But something clicked recently,,,I understand now that she didn't choose this life. She doesn't WANT to be a spy. She doesn't WANT to be a mercenary. Everything she was and everything she had was taken and stripped from her. She doesn't even have a real name anymore. I think seeing the small insight of her backstory in the biohazard manga really put all the pieces together and brain blasted me with understanding. Her entire character (to me, at least!) revolves around survival and self-preservation. She is a SELFISH character, not because of ego or power, but because of a LACK of power. She no longer has autonomy over her life in a way that matters and so the only thing left for her is to stay alive.
And I just think that ties so beautifully with Leon's struggles. Both of them being forced into this life where they have to live and die at the hands of the people who control them. And, listen...listen...it's overdramatic as fuck and a VERY idealistic/romanticized interpretation of their relationship, but honestly it makes me hella emotional thinking about Leon potentially being one of the few things in life Ada wants to live for other than herself. Him being the only person in the entire series who has ever shown her genuine, selfless kindness and care,,, and the fact that her circumstance and the trappings of her life forced her to betray him and she has to live with that guilt and has to come to terms with the fact that she will never genuinely connect with people because who even is she anymore? She has no sense of self.
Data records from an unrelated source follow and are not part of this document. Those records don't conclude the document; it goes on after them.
--- config.mk ---
export PLATFORM = sky130hd
export DESIGN_NAME = xtl_clk_monitor
export DESIGN_NICKNAME = d
export VERILOG_FILES = /design/src/rtl/xtl_clk_monitor.sv
export SDC_FILE = /design/constraint.sdc
export NUM_CORES = 1
export LEC_CHECK = 0
export BUFFER_PORTS_ARGS = -buffer_cell sky130_fd_sc_hd__buf_2
export CORE_MARGIN = 2
export CORE_UTILIZATION = 58
export DETAILED_ROUTE_END_ITERATION = 16
export PLACE_DENSITY = 0.8
export SYNTH_ARGS = -nofsm -noshare
export SYNTH_HDL_FRONTEND = slang
export SYNTH_SLANG_ARGS = --single-unit
--- constraint.sdc ---
create_clock -name CLK -period 3.4 [get_ports CLK]
set_input_delay 0 -clock CLK [delete_from_list [all_inputs] [get_ports CLK]]
set_output_delay 0 -clock CLK [all_outputs]
set_load 0.005 [all_outputs]
==> src/rtl/pianoshield_pkg.sv <==
`default_nettype none
// ============================================================================
// Module      : pianoshield_pkg
// Description : Shared definitions for the piano shield melody path. Contains
//               the song ROM word layout, the rest and end-of-song note codes,
//               the sequencer state encoding and helpers that pack and slice
//               ROM words at the default field widths.
// Revision    : 1.0 - initial release
// ============================================================================
package pianoshield_pkg;

  // Default ROM geometry: {note[4:0], dur[2:0]} words, 32 entries.
  localparam int ROM_ADDR_W = 5;
  localparam int ROM_NOTE_W = 5;
  localparam int ROM_DUR_W  = 3;
  localparam int ROM_WORD_W = ROM_NOTE_W + ROM_DUR_W;

  localparam logic [ROM_NOTE_W-1:0] NOTE_REST = '0;
  localparam logic [ROM_NOTE_W-1:0] NOTE_END  = '1;

  // 3-bit binary state encoding, IDLE is the all-zero reset state.
  typedef enum logic [2:0] {
    ST_IDLE  = 3'd0,
    ST_FETCH = 3'd1,
    ST_LOAD  = 3'd2,
    ST_PLAY  = 3'd3,
    ST_GAP   = 3'd4
  } seq_state_t;

  function automatic logic [ROM_NOTE_W-1:0] rom_note(input logic [ROM_WORD_W-1:0] word);
    return word[ROM_WORD_W-1 -: ROM_NOTE_W];
  endfunction

  function automatic logic [ROM_DUR_W-1:0] rom_dur(input logic [ROM_WORD_W-1:0] word);
    return word[ROM_DUR_W-1:0];
  endfunction

  function automatic logic [ROM_WORD_W-1:0] rom_word(input logic [ROM_NOTE_W-1:0] note,
                                                     input logic [ROM_DUR_W-1:0]  dur);
    return {note, dur};
  endfunction

endpackage
`default_nettype wire

==> src/rtl/melody_sequencer.sv <==
`default_nettype none
// ============================================================================
// Module      : melody_sequencer
// Description : Steps through a song held in an external synchronous ROM
//               (1-cycle read latency). Each entry is a note code plus a
//               duration in beats; beats are counted from the beat_tick pulse
//               while a note plays, then a fixed silent gap separates notes.
//               Supports play/stop (stop resets to entry 0) and looping.
// Ports       : clk_in     - system clock
//               rst_in     - asynchronous reset, active-high
//               beat_tick  - one-cycle beat pulse
//               play_in    - level, 1 = play, 0 = stop
//               loop_en    - restart at entry 0 after the end of the song
//               rom_addr   - ROM address (data returns one cycle later)
//               rom_data   - ROM word {note, dur}
//               note_code  - current note code, 0 when silent
//               note_valid - tone generator enable
//               playing    - high in every state except IDLE
//               song_done  - one-cycle pulse when a non-looping song ends
// Revision    : 1.0 - initial release
// ============================================================================
module melody_sequencer
  import pianoshield_pkg::*;
#(
  parameter int ADDR_W  = 5,
  parameter int NOTE_W  = 5,
  parameter int DUR_W   = 3,
  parameter int GAP_CYC = 250000
) (
  input  logic                    clk_in,
  input  logic                    rst_in,
  input  logic                    beat_tick,
  input  logic                    play_in,
  input  logic                    loop_en,
  output logic [ADDR_W-1:0]       rom_addr,
  input  logic [NOTE_W+DUR_W-1:0] rom_data,
  output logic [NOTE_W-1:0]       note_code,
  output logic                    note_valid,
  output logic                    playing,
  output logic                    song_done
);

  localparam int BEATS_W = DUR_W + 1;
  localparam int GAP_W   = (GAP_CYC > 2) ? $clog2(GAP_CYC) : 1;

  localparam logic [NOTE_W-1:0] REST_CODE = '0;
  localparam logic [NOTE_W-1:0] END_CODE  = '1;
  localparam logic [ADDR_W-1:0] ADDR_LAST = '1;

  seq_state_t         state, state_nxt;
  logic [ADDR_W-1:0]  addr_nxt;
  logic [NOTE_W-1:0]  code_nxt;
  logic               valid_nxt;
  logic               playing_nxt;
  logic               done_nxt;
  logic [BEATS_W-1:0] beats_left, beats_nxt;
  logic [GAP_W-1:0]   gap_cnt, gap_nxt;
  logic               end_hit;

  logic [NOTE_W-1:0]  ld_note;
  logic [DUR_W-1:0]   ld_dur;

  assign ld_note = rom_data[NOTE_W+DUR_W-1 -: NOTE_W];
  assign ld_dur  = rom_data[DUR_W-1:0];

  always_ff @(posedge clk_in or posedge rst_in) begin
    if (rst_in) begin
      state      <= ST_IDLE;
      rom_addr   <= '0;
      note_code  <= '0;
      note_valid <= 1'b0;
      playing    <= 1'b0;
      song_done  <= 1'b0;
      beats_left <= '0;
      gap_cnt    <= '0;
    end else begin
      state      <= state_nxt;
      rom_addr   <= addr_nxt;
      note_code  <= code_nxt;
      note_valid <= valid_nxt;
      playing    <= playing_nxt;
      song_done  <= done_nxt;
      beats_left <= beats_nxt;
      gap_cnt    <= gap_nxt;
    end
  end

  always_comb begin
    state_nxt = state;
    addr_nxt  = rom_addr;
    code_nxt  = note_code;
    valid_nxt = note_valid;
    done_nxt  = 1'b0;
    beats_nxt = beats_left;
    gap_nxt   = gap_cnt;
    end_hit   = 1'b0;

    case (state)
      ST_IDLE: begin
        state_nxt = ST_FETCH;
        addr_nxt  = '0;
      end

      // Address is held here so the ROM word is ready in LOAD.
      ST_FETCH: state_nxt = ST_LOAD;

      ST_LOAD: begin
        if (ld_note == END_CODE) begin
          end_hit = 1'b1;
        end else begin
          code_nxt  = ld_note;
          valid_nxt = (ld_note != REST_CODE);
          beats_nxt = BEATS_W'(ld_dur) + BEATS_W'(1);
          state_nxt = ST_PLAY;
        end
      end

      ST_PLAY: begin
        if (beat_tick) begin
          if (beats_left <= BEATS_W'(1)) begin
            state_nxt = ST_GAP;
            valid_nxt = 1'b0;
            beats_nxt = '0;
            gap_nxt   = GAP_W'(GAP_CYC - 1);
          end else begin
            beats_nxt = beats_left - BEATS_W'(1);
          end
        end
      end

      ST_GAP: begin
        if (gap_cnt == '0) begin
          // Running off the last address ends the song like an END entry.
          if (rom_addr == ADDR_LAST) begin
            end_hit = 1'b1;
          end else begin
            addr_nxt  = rom_addr + ADDR_W'(1);
            state_nxt = ST_FETCH;
          end
        end else begin
          gap_nxt = gap_cnt - GAP_W'(1);
        end
      end

      default: state_nxt = ST_IDLE;
    endcase

    if (end_hit) begin
      valid_nxt = 1'b0;
      beats_nxt = '0;
      gap_nxt   = '0;
      addr_nxt  = '0;
      if (loop_en) begin
        state_nxt = ST_FETCH;
      end else begin
        state_nxt = ST_IDLE;
        code_nxt  = '0;
        done_nxt  = 1'b1;
      end
    end

    // Stop overrides everything, including a song_done decision.
    if (!play_in) begin
      state_nxt = ST_IDLE;
      addr_nxt  = '0;
      code_nxt  = '0;
      valid_nxt = 1'b0;
      done_nxt  = 1'b0;
      beats_nxt = '0;
      gap_nxt   = '0;
    end

    playing_nxt = (state_nxt != ST_IDLE);
  end

endmodule
`default_nettype wire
And her entire campaign in RE6 resonates me in such a weirdly poignant and impactful way. RE6 has some WONKED UP writing and it's so silly and stupid; but I think if it was tweaked a little bit it would be a genuinely moving story about a woman losing her agency and bodily autonomy to a violent man who wants to own her and her fighting with his fabricated, demented vision of her. It's a manifestation of his greed and possession...and then she kills her clone and immediately after she sees Leon again and his first immediate instinct is to protect her and sacrifice himself again for her and throw himself into MORE bullets for her even after the betrayal of RE2 ........ and then after that she finally snaps and FINALLY chooses to fight for HER morals and HER justice by killing Simmons' bioweapon.
Like, listen, I hate the trope of "woman traumatized being saved by a man" in most cases, but something about the way I see Leon and Ada just makes SENSE man.
The fact that she specifically goes out of her way COUNTLESS times to protect him and save him and none of it is enough to get him to forgive her. None of it will ever be enough but she keeps trying anyways. Like, damn, his entire mission is Spain is only possible because Ada saved his ass like...four times??? And you can make reasonable arguments that she doesn't care about him he's only important for her mission, and to be honest I think that interpretation is also valid, but for me personally I just think she cares about him so much but it's in his best interest to continue believing she doesn't care.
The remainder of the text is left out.